This Penny Jordan novel marks a distinct improvement on the last one I read ("Woman to Wed") which was just awful. This one is definitely a return to form, with her heroine, Georgia, being satisfyingly feisty and strong-minded and the hero, Piers, being if not quite as sexy as some of Jordan's heroes, at least he is quite a well-rounded character. There's a disparity in their ages - Georgia is the youthful newly-qualified vet, which must put her in her mid-twenties some time and he's the forty-year-old career-driven IT programmer. The pair are united over his Godmother's unruly dog (surely the best character in the book, an English setter named "Ben").

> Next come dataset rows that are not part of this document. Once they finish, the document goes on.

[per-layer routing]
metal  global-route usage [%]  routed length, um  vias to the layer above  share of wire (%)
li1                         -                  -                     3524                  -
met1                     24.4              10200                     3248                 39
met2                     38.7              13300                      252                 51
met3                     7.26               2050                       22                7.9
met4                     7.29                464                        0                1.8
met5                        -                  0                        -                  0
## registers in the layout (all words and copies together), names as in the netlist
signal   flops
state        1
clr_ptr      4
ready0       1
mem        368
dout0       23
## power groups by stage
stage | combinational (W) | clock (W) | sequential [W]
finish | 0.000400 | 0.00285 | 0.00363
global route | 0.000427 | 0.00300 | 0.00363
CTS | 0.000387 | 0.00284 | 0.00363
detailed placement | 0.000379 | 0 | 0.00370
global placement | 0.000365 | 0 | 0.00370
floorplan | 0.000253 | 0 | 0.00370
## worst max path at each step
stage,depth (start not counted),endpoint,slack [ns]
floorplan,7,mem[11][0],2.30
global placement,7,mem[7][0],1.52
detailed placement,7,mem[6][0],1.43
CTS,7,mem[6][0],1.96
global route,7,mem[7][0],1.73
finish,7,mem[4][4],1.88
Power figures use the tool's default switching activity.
## config.mk

```make
export PLATFORM = sky130hd
export DESIGN_NAME = spi_transmit
export DESIGN_NICKNAME = d
export VERILOG_FILES = /design/src/rtl/spi_transmit.sv
export SDC_FILE = /design/constraint.sdc
export NUM_CORES = 1
export LEC_CHECK = 0
export ABC_AREA = 1
export CAP_MARGIN = 20
export CORE_ASPECT_RATIO = 0.9
export CORE_MARGIN = 4
export CORE_UTILIZATION = 53
export DETAILED_ROUTE_END_ITERATION = 6
export PLACE_DENSITY = 0.75
export SETUP_SLACK_MARGIN = 0.4
export SYNTH_ARGS = -nofsm -noshare
export SYNTH_HDL_FRONTEND = slang
export SYNTH_SLANG_ARGS = --single-unit
```

## constraint.sdc

```tcl
create_clock -name clk -period 2.15 [get_ports clk]
set_input_delay 0.43 -clock clk [delete_from_list [all_inputs] [get_ports clk]]
set_output_delay 0.43 -clock clk [all_outputs]
set_load 0.05 [all_outputs]
```

## src/rtl/spi_transmit.sv

```systemverilog
// SPI mode-0 slave transmitter with a push FIFO, oversampled in the clk domain.
// Optional sticky underrun flag: define SPI_TX_UNDERRUN_EN.
module spi_transmit #(
  parameter int messageBits = 8,
  parameter int fifoDepth   = 4
) (
  input  logic                   clk,
  input  logic                   nRst,
  input  logic                   sck,
  input  logic                   cs,
  output logic                   sdo,
  input  logic [messageBits-1:0] txData,
  input  logic                   txValid,
  output logic                   txReady,
  output logic                   busy
`ifdef SPI_TX_UNDERRUN_EN
  ,
  output logic                   underrun
`endif
);

  localparam int cntW  = $clog2(messageBits + 1);
  localparam int ptrW  = $clog2(fifoDepth);
  localparam int fillW = $clog2(fifoDepth + 1);

  localparam logic [0:0] IDLE  = 1'b0;
  localparam logic [0:0] SHIFT = 1'b1;

  logic [2:0] sckSync;
  logic [2:0] csSync;
  logic       sckRise;
  logic       sckFall;
  logic       csRise;
  logic       csFall;

  logic [messageBits-1:0] mem [fifoDepth];
  logic [ptrW-1:0]        wrPtr;
  logic [ptrW-1:0]        rdPtr;
  logic [fillW-1:0]       count;
  logic                   full;
  logic                   empty;
  logic                   push;
  logic                   pop;

  logic [0:0]             state;
  logic [messageBits-1:0] shiftReg;
  logic [cntW-1:0]        bitCount;
  logic                   load;
  logic [messageBits-1:0] loadWord;

  // two-flop synchronizers plus a history flop for edge detection
  always_ff @(posedge clk or negedge nRst) begin
    if (!nRst) begin
      sckSync <= '0;
      csSync  <= '0;
    end else begin
      sckSync <= {sckSync[1:0], sck};
      csSync  <= {csSync[1:0], cs};
    end
  end

  assign sckRise = sckSync[1] & ~sckSync[2];
  assign sckFall = ~sckSync[1] & sckSync[2];
  assign csRise  = csSync[1] & ~csSync[2];
  assign csFall  = ~csSync[1] & csSync[2];
  assign busy    = csSync[1];

  assign full    = (count == fillW'(fifoDepth));
  assign empty   = (count == '0);
  assign txReady = ~full;
  assign push    = txValid & ~full;
  assign pop     = load & ~empty;

  assign loadWord = empty ? '0 : mem[rdPtr];

  // load request: frame start, or word boundary unless cs is dropping
  always_comb begin
    load = 1'b0;
    if (state == IDLE)
      load = csRise;
    else
      load = ~csFall & sckFall &
             (bitCount == cntW'(messageBits));
  end

  // FIFO storage, pointers and fill count
  always_ff @(posedge clk or negedge nRst) begin
    if (!nRst) begin
      wrPtr <= '0;
      rdPtr <= '0;
      count <= '0;
      for (int i = 0; i < fifoDepth; i++)
        mem[i] <= '0;
    end else begin
      if (push) begin
        mem[wrPtr] <= txData;
        wrPtr      <= wrPtr + ptrW'(1);
      end
      if (pop)
        rdPtr <= rdPtr + ptrW'(1);
      unique case ({push, pop})
        2'b10:   count <= count + fillW'(1);
        2'b01:   count <= count - fillW'(1);
        default: count <= count;
      endcase
    end
  end

  // frame state machine and shift register
  always_ff @(posedge clk or negedge nRst) begin
    if (!nRst) begin
      state    <= IDLE;
      shiftReg <= '0;
      bitCount <= '0;
    end else if (state == IDLE) begin
      bitCount <= '0;
      if (csRise) begin
        state    <= SHIFT;
        shiftReg <= loadWord;
      end
    end else begin
      if (csFall) begin
        state    <= IDLE;
        bitCount <= '0;
      end else if (sckRise) begin
        bitCount <= bitCount + cntW'(1);
      end else if (sckFall) begin
        if (load) begin
          shiftReg <= loadWord;
          bitCount <= '0;
        end else begin
          shiftReg <= shiftReg << 1;
        end
      end
    end
  end

  assign sdo = (state == SHIFT) & shiftReg[messageBits-1];

`ifdef SPI_TX_UNDERRUN_EN
  // sticky: set by an empty load, cleared by a frame that starts with data
  always_ff @(posedge clk or negedge nRst) begin
    if (!nRst)
      underrun <= 1'b0;
    else if (load && empty)
      underrun <= 1'b1;
    else if (state == IDLE && csRise && !empty)
      underrun <= 1'b0;
  end
`endif

endmodule

```
<file path="src/rtl/echo_queue.sv">
// echo_queue: DEPTH-entry tagged FIFO that replays say/say2 requests in order
// on the heard/heard2 indication channels, with an LED register and
// echo/drop statistics.
module echo_queue #(
  parameter int V_WIDTH   = 32,
  parameter int AB_WIDTH  = 16,
  parameter int DEPTH     = 4,
  parameter int LED_WIDTH = 8
) (
  input  logic                     CLK,
  input  logic                     RST,
  input  logic                     say__ENA,
  input  logic [V_WIDTH-1:0]       say_v,
  output logic                     say__RDY,
  input  logic                     say2__ENA,
  input  logic [AB_WIDTH-1:0]      say2_a,
  input  logic [AB_WIDTH-1:0]      say2_b,
  output logic                     say2__RDY,
  input  logic                     setLeds__ENA,
  input  logic [LED_WIDTH-1:0]     setLeds_v,
  output logic                     setLeds__RDY,
  output logic                     heard__ENA,
  output logic [V_WIDTH-1:0]       heard_v,
  input  logic                     heard__RDY,
  output logic                     heard2__ENA,
  output logic [AB_WIDTH-1:0]      heard2_a,
  output logic [AB_WIDTH-1:0]      heard2_b,
  input  logic                     heard2__RDY,
  output logic [LED_WIDTH-1:0]     leds,
  output logic [$clog2(DEPTH):0]   occupancy,
  output logic [31:0]              echo_count,
  output logic [15:0]              drop_count
);

  localparam int AW = $clog2(DEPTH);
  localparam int OW = AW + 1;
  localparam int PW = (V_WIDTH > 2*AB_WIDTH) ? V_WIDTH : 2*AB_WIDTH;
  localparam logic [OW-1:0] FULL = OW'(DEPTH);

  // t=0: say (v zero-extended), t=1: say2 ({a,b}, b in the low bits)
  typedef struct packed {
    logic          t;
    logic [PW-1:0] p;
  } entry_t;

  entry_t                 r_mem [DEPTH];
  logic [AW-1:0]          r_wptr, r_rptr;
  logic [OW-1:0]          r_occ;
  logic [LED_WIDTH-1:0]   r_leds;
  logic [31:0]            r_echo;
  logic [15:0]            r_drop;

  logic   w_full, w_valid;
  logic   w_enq_say, w_enq_say2, w_enq, w_deq, w_drop;
  entry_t w_new, w_head;

  assign w_full     = (r_occ == FULL);
  assign w_valid    = (r_occ != '0);
  assign w_enq_say  = say__ENA && !w_full;
  // say wins a collision; the losing say2 is counted as a drop
  assign w_enq_say2 = say2__ENA && !say__ENA && !w_full;
  assign w_drop     = say2__ENA && say__ENA && !w_full;
  assign w_enq      = w_enq_say || w_enq_say2;
  assign w_head     = r_mem[r_rptr];
  assign w_deq      = heard__ENA || heard2__ENA;

  assign say__RDY     = !w_full;
  assign say2__RDY    = !w_full;
  assign setLeds__RDY = 1'b1;
  assign heard__ENA   = w_valid && !w_head.t && heard__RDY;
  assign heard2__ENA  = w_valid &&  w_head.t && heard2__RDY;
  assign heard_v      = w_head.p[V_WIDTH-1:0];
  assign heard2_b     = w_head.p[AB_WIDTH-1:0];
  assign heard2_a     = w_head.p[2*AB_WIDTH-1:AB_WIDTH];
  assign leds         = r_leds;
  assign occupancy    = r_occ;
  assign echo_count   = r_echo;
  assign drop_count   = r_drop;

  // Build the entry to enqueue from whichever request is accepted
  always_comb begin
    w_new   = '0;
    w_new.t = w_enq_say2;
    if (w_enq_say2) w_new.p[2*AB_WIDTH-1:0] = {say2_a, say2_b};
    else            w_new.p[V_WIDTH-1:0]    = say_v;
  end

  // Storage array; contents need no reset since occupancy gates validity
  always_ff @(posedge CLK) begin
    if (w_enq) r_mem[r_wptr] <= w_new;
  end

  // Pointers, occupancy, LEDs and statistics
  always_ff @(posedge CLK or posedge RST) begin
    if (RST) begin
      r_wptr <= '0;
      r_rptr <= '0;
      r_occ  <= '0;
      r_leds <= '0;
      r_echo <= '0;
      r_drop <= '0;
    end else begin
      if (w_enq) r_wptr <= r_wptr + 1'b1;
      if (w_deq) begin
        r_rptr <= r_rptr + 1'b1;
        r_echo <= r_echo + 32'd1;
      end
      r_occ <= r_occ + OW'(w_enq) - OW'(w_deq);
      if (w_drop && r_drop != 16'hFFFF) r_drop <= r_drop + 16'd1;
      if (setLeds__ENA) r_leds <= setLeds_v;
    end
  end

endmodule

</file>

The blossoming romance element of the story is a real strength in this book - sometimes it's just all sex and then suddenly in chapter ten they realise they love each other - this is not a fault in this book. There's a real sense of their developing comradeship and friendship as well as mutual attraction. Consider: "As he'd leant across the table Georgia had been able to see where the sunlight left a soft gold trail on his bare forearm, and she'd had the most ridiculous urge to reach out and touch him there." The sense of burgeoning tenderness between the characters is very well done and there is a real feeling that when the couple do ultimately attain their inevitable happy ending, that it is well-deserved.
The "one intimate night" of the title is actually spent as a guest in someone else's house whilst Piers and Georgia look for the dog, which Piers has managed to lose, despite promising his Godmother he'd look after it whilst she was away. The couple then get swept away with shall we say "other concerns" leaving it to a local scout troop to find the dog for them. Yes, this is the usual ridiculous Mills and Boon fare, but Piers in losing the dog shows his humanity to the reader (Jordan male heroes tend to be usually too forbidding and controlling to ever let the reader get close).
I enjoyed reading this immensely - it's a little bit different again, and emphasises what a strong author for Mills and Boon Jordan was. Within the confines of such a strict formula to write within, she still manages to surprise the reader. Fabulous.